Musical Experience – Learning Piano Through Improvisation and Aural Training

Musical Experience

Learning piano through improvisation, aural training, and modern tools

Note: I should mention that I learned non-traditionally. My approach may differ from conventional piano pedagogy, and what worked for me may not be the right path for everyone.

My biggest progress came from improvising at the piano using chord progressions, melodies, and composing songs. Music is aural—you hear it before you understand it, play it, and soak it in. Then it's played intuitively, and only after that is it studied through reading, analysis, and so on.

Hearing and the Suzuki method was the way I was taught. Although I may be weaker in learning and memorization, playing by ear is a source of limitless joy and definitely should be combined with other sources of learning, not shunned as cheating.

Chords, arpeggios, and chord scales are very useful for this and can be learned easily now. My recommendation for practice is 25% minutes of scales and arpeggios, 25% sight reading, 25% learning a piece, and 25% improvisation on a theme.

When improvising, think key changes, harmony (chords), arpeggios, breaking up chord shapes to differentiate your sections, and think structure and dynamics. Like speech.

Many scores are free nowadays, and AI tools can be useful tutors as they understand pedagogy as well. I did music theory at college. A study of Roman numerals or Nashville numbers can be a great way to learn the foundations. Minimalist pieces, for instance, like Gymnopédie, have a very simple chord progression at the start.

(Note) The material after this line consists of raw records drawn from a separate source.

$ cat src/debounce_filter.sv
// Per-terminal debounce filter: a level is accepted after it has held
// for a programmed number of step ticks.
// Assumes tick is a one-cycle enable from the caller's divider.
`timescale 1ns/1ps
module debounce_filter #(
	parameter int WIDTH = 6,
	parameter int LEN_W = 5
) (
	input wire logic pclk,
	input wire logic presetn,
	input wire logic tick,
	input wire logic [LEN_W-1:0] length,
	input wire logic [WIDTH-1:0] raw,
	output logic [WIDTH-1:0] stable
);

	genvar i;
	generate
		for (i = 0; i < WIDTH; i++) begin : g_bit
			logic [LEN_W-1:0] count_q;
			logic level_q;

			// A bounce that returns before the count ends restarts the wait
			always_ff @(posedge pclk or negedge presetn) begin
				if (!presetn) begin
					count_q <= '0;
					level_q <= 1'b0;
				end else if (raw[i] == level_q) begin
					count_q <= '0;
				end else if (tick) begin
					if (count_q + 1'b1 >= length) begin
						count_q <= '0;
						level_q <= raw[i];
					end else begin
						count_q <= count_q + 1'b1;
					end
				end
			end

			assign stable[i] = level_q;
		end
	endgenerate

endmodule : debounce_filter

I believe there are better tools than ever for children to go from hearing piano music to composing it. Tools like StaffPad on iPad, where they can write by hand with a pencil on the iPad and hear playback, or MuseScore, which is free, and ones like Logic to produce. There's a world of classical composers and pianists on YouTube to explore. Piano music is all over Instagram, for instance, where you can find local pianists as well.

A musical notebook can be invaluable. The quality of transcribing—writing down what you hear—helped me understand time better than any other way. Taking the time to notate music by ear develops your understanding of rhythm, meter, and musical structure in a way that simply reading notation cannot match.

Many pieces from Mozart, Beethoven, and other composers whose works are out of copyright are free online nowadays. Sites like IMSLP (International Music Score Library Project) offer thousands of classical scores at no cost, making it easier than ever to explore the repertoire and study the works of great composers.

Reinforcing your fingers is important, especially the weaker small ones. Sight reading can be a great way to relax as it involves your mind logically and aurally. Jazz can be a good side project to understand harmony even better.

Playing other instruments can help. Melody instruments don't allow harmony and help understand intervals. Rhythm instruments help with beats, tempo, and complex time signatures. Solfege can be great for intervals and even perhaps singing.

College may or may not be worth it with all the knowledge out there. A music minor is a great idea to scratch an itch. Music professionally is mostly built on relationships and building a network, and crafting skills that can help with music production, promotion, or performance.

Personally, I attribute my skills to God if any are found in my playing, and recommend the church as a great source of youth training, especially smaller churches, which is where I learned from.